As President Donald Trump announces his plans on Monday to reform the nation's air traffic control system by spinning it off into a private corporation, a look at Mr. Trump's own budget shows the change would not save taxpayers any money - in fact, it would add an estimated $46 billion to the deficit over seven years.
"To accommodate growing air traffic volume and meet the demands of aviation users, the Administration proposes to shift the air traffic control functions to a non-profit, non-governmental entity," the President's budget states.
The changes include an end to aviation excise taxes that are used to finance the current air traffic control system - those tax revenues would be worth more than $115 billion over seven years, so getting rid of that tax would increase the deficit.
The feds would save an estimated $70 billion by shifting 30,000 workers off the federal payrolls - giving you the $45.6 billion overall increase the federal deficit.
Here are the numbers from the President's budget that he submitted to Congress in late May:
The Trump budget documents don't focus on those deficit numbers.
"This transformative undertaking will create an innovative corporation that can more nimbly respond to the demand for air traffic services, all while reducing taxes and Government spending," the Trump Administration argues.
Democrats have mocked the idea of selling off the nation's air traffic system, saying the President isn't coming up with new money for needed infrastructure improvements.
"It's tax cuts for financiers, privatizing public property.

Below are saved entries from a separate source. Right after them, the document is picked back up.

$ cat src/rtl/mul_pkg.sv
// rtl/mul_pkg.sv - shared types and sizing helpers for the sequential multiplier
package mul_pkg;

    typedef enum logic [1:0] {
        MUL_IDLE = 2'd0,
        MUL_BUSY = 2'd1,
        MUL_DONE = 2'd2
    } mul_state_e;

    // Counter must be able to represent every value from 0 to WORD_WIDTH.
    function automatic int unsigned cnt_width(input int unsigned word_width);
        return $clog2(word_width + 1);
    endfunction

endpackage

$ cat src/rtl/claa.sv
// rtl/claa.sv - carry-lookahead adder, WORD_WIDTH bits with carry in and carry out
module claa #(
    parameter int WORD_WIDTH = 8
) (
    input  logic [WORD_WIDTH-1:0] a_i,
    input  logic [WORD_WIDTH-1:0] b_i,
    input  logic                  c_i,
    output logic [WORD_WIDTH-1:0] s_o,
    output logic                  c_o
);

    logic [WORD_WIDTH-1:0] gen;
    logic [WORD_WIDTH-1:0] prop;
    logic [WORD_WIDTH:0]   carry;
    logic                  prop_run;

    assign gen  = a_i & b_i;
    assign prop = a_i ^ b_i;

    // Each carry is a flat sum of generate terms gated by the run of propagates above them.
    always_comb begin
        carry    = '0;
        prop_run = 1'b0;
        carry[0] = c_i;
        for (int i = 0; i < WORD_WIDTH; i++) begin
            carry[i+1] = gen[i];
            prop_run   = prop[i];
            for (int j = i - 1; j >= 0; j--) begin
                carry[i+1] = carry[i+1] | (prop_run & gen[j]);
                prop_run   = prop_run & prop[j];
            end
            carry[i+1] = carry[i+1] | (prop_run & c_i);
        end
    end

    assign s_o = prop ^ carry[WORD_WIDTH-1:0];
    assign c_o = carry[WORD_WIDTH];

endmodule

$ cat src/rtl/seq_multiplier.sv
// rtl/seq_multiplier.sv - multi-cycle unsigned shift-and-add multiplier with valid/ready
module seq_multiplier
    import mul_pkg::*;
#(
    parameter int WORD_WIDTH = 8
) (
    input  logic                    clk_i,
    input  logic                    rst_ni,
    input  logic                    valid_i,
    output logic                    ready_o,
    input  logic [WORD_WIDTH-1:0]   a_i,
    input  logic [WORD_WIDTH-1:0]   b_i,
    output logic                    valid_o,
    input  logic                    ready_i,
    output logic [2*WORD_WIDTH-1:0] p_o,
    output logic                    busy_o
);

    localparam int CW = int'(cnt_width(WORD_WIDTH));
    localparam logic [CW-1:0] LAST_CNT = CW'(WORD_WIDTH - 1);

    mul_state_e state;
    mul_state_e state_next;

    logic [WORD_WIDTH-1:0]   mcand;
    logic [2*WORD_WIDTH-1:0] prod;
    logic [CW-1:0]           cnt;

    logic [WORD_WIDTH-1:0]   addend;
    logic [WORD_WIDTH-1:0]   sum;
    logic                    sum_carry;
    logic [2*WORD_WIDTH-1:0] prod_step;
    logic                    accept;

    // Upper half accumulates; the multiplier bits drain out of the lower half as it shifts.
    assign addend = prod[0] ? mcand : '0;

    claa #(
        .WORD_WIDTH(WORD_WIDTH)
    ) u_claa (
        .a_i (prod[2*WORD_WIDTH-1:WORD_WIDTH]),
        .b_i (addend),
        .c_i (1'b0),
        .s_o (sum),
        .c_o (sum_carry)
    );

    assign prod_step = {sum_carry, sum, prod[WORD_WIDTH-1:1]};
    assign accept    = valid_i && (state == MUL_IDLE);

    always_ff @(posedge clk_i or negedge rst_ni) begin
        if (!rst_ni) begin
            state <= MUL_IDLE;
        end else begin
            state <= state_next;
        end
    end

    always_comb begin
        state_next = state;
        ready_o    = 1'b0;
        busy_o     = 1'b0;
        valid_o    = 1'b0;
        case (state)
            MUL_IDLE: begin
                ready_o = 1'b1;
                if (valid_i) begin
                    state_next = MUL_BUSY;
                end
            end
            MUL_BUSY: begin
                busy_o = 1'b1;
                if (cnt == LAST_CNT) begin
                    state_next = MUL_DONE;
                end
            end
            MUL_DONE: begin
                valid_o = 1'b1;
                if (ready_i) begin
                    state_next = MUL_IDLE;
                end
            end
            default: begin
                state_next = MUL_IDLE;
            end
        endcase
    end

    always_ff @(posedge clk_i or negedge rst_ni) begin
        if (!rst_ni) begin
            mcand <= '0;
            prod  <= '0;
            cnt   <= '0;
        end else if (accept) begin
            mcand <= a_i;
            prod  <= {{WORD_WIDTH{1'b0}}, b_i};
            cnt   <= '0;
        end else if (state == MUL_BUSY) begin
            prod <= prod_step;
            cnt  <= cnt + CW'(1);
        end
    end

    assign p_o = prod;

endmodule

$ cat config.mk
export PLATFORM = sky130hd
export DESIGN_NAME = seq_multiplier
export DESIGN_NICKNAME = d
export VERILOG_FILES = /design/src/rtl/mul_pkg.sv /design/src/rtl/claa.sv /design/src/rtl/seq_multiplier.sv
export SDC_FILE = /design/constraint.sdc
export NUM_CORES = 1
export LEC_CHECK = 0
export CAP_MARGIN = 20
export CORE_ASPECT_RATIO = 1.1
export CORE_MARGIN = 4
export CORE_UTILIZATION = 51
export CTS_BUF_LIST = sky130_fd_sc_hd__clkbuf_2 sky130_fd_sc_hd__clkbuf_4 sky130_fd_sc_hd__clkbuf_8
export DETAILED_ROUTE_END_ITERATION = 8
export GPL_TIMING_DRIVEN = 0
export MAX_ROUTING_LAYER = met4
export PLACE_DENSITY = 0.82
export SYNTH_ARGS = -nofsm -noshare
export SYNTH_HDL_FRONTEND = slang
export SYNTH_HIERARCHICAL = 1
export SYNTH_SLANG_ARGS = --single-unit
$ cat constraint.sdc
create_clock -name clk_i -period 2 [get_ports clk_i]
set_input_delay 0.4 -clock clk_i [delete_from_list [all_inputs] [get_ports clk_i]]
set_output_delay 0.4 -clock clk_i [all_outputs]
set_load 0.005 [all_outputs]
==> reports/results.env, run 1 <==
MAX-SLEW-MARGIN-REL_PCT=52.7
ROUTE.DETAILED.DRC=0
DP.FINAL_HPWL_UM=2890
HIGHEST-SIGNAL-LAYER='met4'
GLOBALPLACE.CONGESTION=0.828
MAXCAPVIOLCOUNT=0
SETUP-VIOLATIONS-FINAL=0
ANTENNA_VIOLATIONS_BEFORE_REPAIR=0
GRT_FIRST_PASS_WIRELENGTH_UM=6500
FINAL.SETUP_SKEW_NS=0.00834
HTREE_NUM_LEVELS=2
YOSYS_WARNINGS=6
SYNTH_CELL_TYPE_COUNT=39
CLK_TRANSITION_REPORTED_PATHS_NS=0.09
SETUP.WORST_PATH.START_CLASS='flop'
WORSTSETUPENDPOINTTYPE='flop'
DIE_W_UM=62.0
SYNTHESIS.AREA_UM2=1640
ASYNC_RESET_FF_SHARE_PCT=100
STDCELL_COUNT=247
DIODES=0
PIN_COUNT_OF_THE_BIGGEST_NET_ENTERING_GLOBAL_ROUTING=19
ROUTED_WL_UM=3990
CRITICAL_PATH_CLASS='reg -> reg'
LEADING_REGISTER_CELL_TYPE_OUT_OF_SYNTHESIS='dfrtp_1'
FIN_CRIT_SH_PCT=97.4
DRT.ANTENNA.VIOLATING_NETS=0
FINAL_COMMON_CELL='clkdlybuf4s50_1'
WORSTMARGINPINSLEW_NS=0.707
CRITPATHARRIVALTIME_NS=2.17
FIRST_GLOBAL_VIAS=1477
CP_MAX_FO=6
SYNTH_EDF_COUNT=0
DRT_PASS1_ITERATIONS=4
TRITONCTS.NUM_BUFFERS=5
SYN-INSTANCE-COUNT=163
SYNTH_AREA_PER_CELL_UM2=10.0
WORST_HOLD_PATH_TYPE='in -> async'
SYNTH.YOSYS.SEQ_AREA_SHARE_PCT=45.8
POSTCTSHOLDBUFS=0
TIMING.RR.START='p_o[0]'
POST-ROUTE-UTIL_PCT=74.4
CLOCK_PATH_BUFFERS=2
ROUTE.DETAILED.VIAS_PER_INST=5.66
YS_FF_LATCH=30
FINAL_NETS=244
CORE_AREA_UM2=3070
OVERFLOW=0
STATIC-LEAKAGE-POWER_nW=1.03
FINAL_HOLD_VIOL_COUNT=0
FLOORPLAN.DIE.HEIGHT_UM=67.4
R2R_SLACK_NS=0.05
POWER_DENSITY_nW_PER_UM2=1510
WORST_SKEW_PAIR.LATE_LATENCY_NS=0.33
CLOCK_SINK_COUNT=30
MET3WIRELENGTH_UM=237
PIN_COUNT=39
WL_MET2_UM=1970
FINAL_CRITICAL_PERIOD_NS=1.95
RUN_STATUS='finished, final reports clean'
POWER.TOTAL_mW=3.46
FMAX_MHz=513
CLK_ROOT_BUFFER_CELL='clkbuf_4'
AREA_GROWTH_SYN_TO_LAYOUT_PCT=39.6
WORSTREGTOREGCELLS=8
CP_DATA_REQUIRED_TIME_NS=2.22
MAX-VDD-IR-DROP_V=0.000944
SHARE_OF_CELLS_ABOVE_DRIVE_STRENGTH_1_PCT=19.7
TIMING_MAX_TRANSITION_VIOLATIONS_FINAL=0
TRITONCTS='built'
ROW_COUNT=21
WIRE_PER_INST_UM=16.1
PORT_BUFFER_COUNT=38
DESTINATION_OF_THE_WORST_REGISTER_TO_REGISTER_TIMING_PATH='p_o[15]'
TOTAL_VIA_COUNT_IN_THE_ROUTED_DESIGN=1397
GRT.TOTAL_USAGE_PCT=21.9
START_UTIL_PCT=53.3
MOST-COMMON-LAYOUT-CELLS='clkdlybuf4s50_1 (37), nand2_1 (35), dfrtp_1 (28), o21ai_0 (10), a22oi_1 (8)'
SETUP_TNS_NS=0
RSZ0062_AT_GRT='no'
FINAL.HOLD.WORST_SLACK_NS=0.486
PLACED_CELLS=237
DIE-AREA_UM2=4180
DR.FIRST_ITER.DRC_COUNT=43
MET1_LENGTH_UM=1680
## worst max path at each step
stage	end	depth (start not counted)	from	slack, ns
after floorplan	p_o[15]	8	p_o[0]	0.08
after global placement	p_o[15]	8	p_o[0]	-0.11
after detailed placement	p_o[15]	8	p_o[0]	-0.18
after CTS	p_o[15]	8	p_o[0]	0.008
after global routing	valid_o	3	state[1]	0.005
final	p_o[15]	8	p_o[0]	0.05
## routing by layer
metal / up-vias / GRT usage (%)
li1: 657 / -
met1: 675 / 25.2
met2: 51 / 34.2
met3: 14 / 6.50
met4: 0 / 10.6
met5: - / -
## sequential cells by signal, summed over array words and instances, names as in the netlist
register,count
cnt,4
state,2
mcand,8
p_o,16
## cell type report
type,count,area (um2)
Buffer,5,40.0
Clock buffer,7,52.6
Fill cell,231,788
Inverter,7,26.3
Multi-Input combinational cell,122,938
Sequential cell,30,753
Tap cell,34,42.5
Timing Repair Buffer,42,433
## cells in the mapped netlist, types with 2 or more instances
| library cell | number | area, um2 |
|---|---|---|
| xnor2_1 | 4 | 35.0 |
| nand3_1 | 2 | 10.0 |
| a21o_1 | 4 | 30.0 |
| o21ai_0 | 10 | 50.1 |
| a21oi_1 | 2 | 10.0 |
| a22oi_1 | 8 | 60.1 |
| nor2_1 | 5 | 18.8 |
| mux2_1 | 2 | 22.5 |
| nand2b_1 | 2 | 12.5 |
| ha_1 | 10 | 125 |
| inv_1 | 7 | 26.3 |
| buf_2 | 3 | 15.0 |
| dfrtp_1 | 30 | 751 |
| and2_1 | 8 | 50.1 |
| xor2_1 | 2 | 17.5 |
| nand2_1 | 36 | 135 |
| mux2_2 | 6 | 67.6 |
## repair_timing
item	4_1_cts	5_1_grt
setup buffers	3	0
pin swaps	2	2
gates resized for setup	12	7
setup endpoints to repair	4	4
## kinds of logic after synthesis
kind of cell / share of synthesized area, %
and+or+nand+nor: 17.9
DFF: 45.8
buffers and inverters: 3.67
adders and majority gates: 8.86
xor gates and xnor gates: 3.21
other: 0.229
muxes: 6.11
AOI/OAI and AO/OA: 14.2
## where the power goes
group | internal (mW) | total (mW) | switching, mW
sequential | 0.897 | 1.15 | 0.250
clock | 0.159 | 0.359 | 0.199
combinational | 1.06 | 1.95 | 0.888
total | 2.12 | 3.46 | 1.34
## worst max-delay path, stage by stage, from the launching register on
cell and delay (ns):
dfrtp_2 0.45, buf_6 0.15, and2_1 0.16, ha_4 0.24
a21o_1 0.15, a221o_1 0.38, a21o_1 0.19, nand2_1 0.05
o21ai_0 0.07
## per-stage QoR
step / worst slack [ns] / instance area (um2)
5_1_grt: 0.00512 / 2290
3_5_place_dp: -0.178 / 2090
6_report: 0.0523 / 2290
3_3_place_gp: -0.109 / 2060
2_1_floorplan: 0.0782 / 1640
4_1_cts: 0.00831 / 2240
(Power assumes the default switching activity.)
==> run 2, diff against run 1 <==
--- a/config.mk
+++ b/config.mk
@@ -9,7 +9,7 @@
 export CORE_ASPECT_RATIO = 1.1
 export CORE_MARGIN = 4
 export CORE_UTILIZATION = 51
-export CTS_BUF_LIST = sky130_fd_sc_hd__clkbuf_2 sky130_fd_sc_hd__clkbuf_4 sky130_fd_sc_hd__clkbuf_8
+export CTS_BUF_LIST = sky130_fd_sc_hd__clkbuf_4 sky130_fd_sc_hd__clkbuf_8
 export DETAILED_ROUTE_END_ITERATION = 8
 export GPL_TIMING_DRIVEN = 0
 export MAX_ROUTING_LAYER = met4
==> results of run 2 <==
The final DEF is identical to that of run 1; final timing and power are the same.
==> patch: new RTL, settings of run 1 <==
The 3 states of `mul_state_e` get a one-hot encoding in 3 bits.
--- a/src/rtl/mul_pkg.sv
+++ b/src/rtl/mul_pkg.sv
@@ -1,10 +1,10 @@
 // rtl/mul_pkg.sv - shared types and sizing helpers for the sequential multiplier
 package mul_pkg;
 
-    typedef enum logic [1:0] {
-        MUL_IDLE = 2'd0,
-        MUL_BUSY = 2'd1,
-        MUL_DONE = 2'd2
+    typedef enum logic [2:0] {
+        MUL_IDLE = 3'b001,
+        MUL_BUSY = 3'b010,
+        MUL_DONE = 3'b100
     } mul_state_e;
 
     // Counter must be able to represent every value from 0 to WORD_WIDTH.
Check against the original RTL: same outputs for any inputs over 4 cycles, from zero or initial values and one cycle with rst_ni low; so few cycles prove little.
==> patch against run 1 <==
The flow now finishes with violations (negative setup slack); cell area grew 6.3%; synthesized cell count up 19%; total power shrank 4.2%; wire length increased by 15%; die area up 4.1%; non-clock buffer count grew 9; via count grew 12%; critical path depth rose by 1; synthesized area is 4.7% higher; cell count rose by 15%; core utilization increased by 3.4 points; sequential cell count up 1; first-iteration DRC count grew 79%; worst setup slack lost 0.12 ns; critical endpoint is now p_o[13].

Not infrastructure," said Sen. Brian Schatz (D-HI).
The Monday announcement by President Trump is part of a message this week that is focused on the President's infrastructure plans - though the White House still has not produced details on how it will fund new spending on roads, airports, bridges and more.
Mr. Trump has talked for months about a $1 trillion infrastructure effort, leveraged by up to $200 billion in federal spending.
But, no specifics have been set out on how that $200 billion would be funded.
Also, if you look closely at the above budget graphic, you will see that the Trump budget actually reduces spending on roads and bridges by $95 billion over ten years from the Highway Trust Fund.
That $95 billion cut seems unlikely to gain approval in Congress, as new spending for roads and bridges is something that has strong support in both parties - the issue continues to be, if that spending is expanded, how will it be paid for?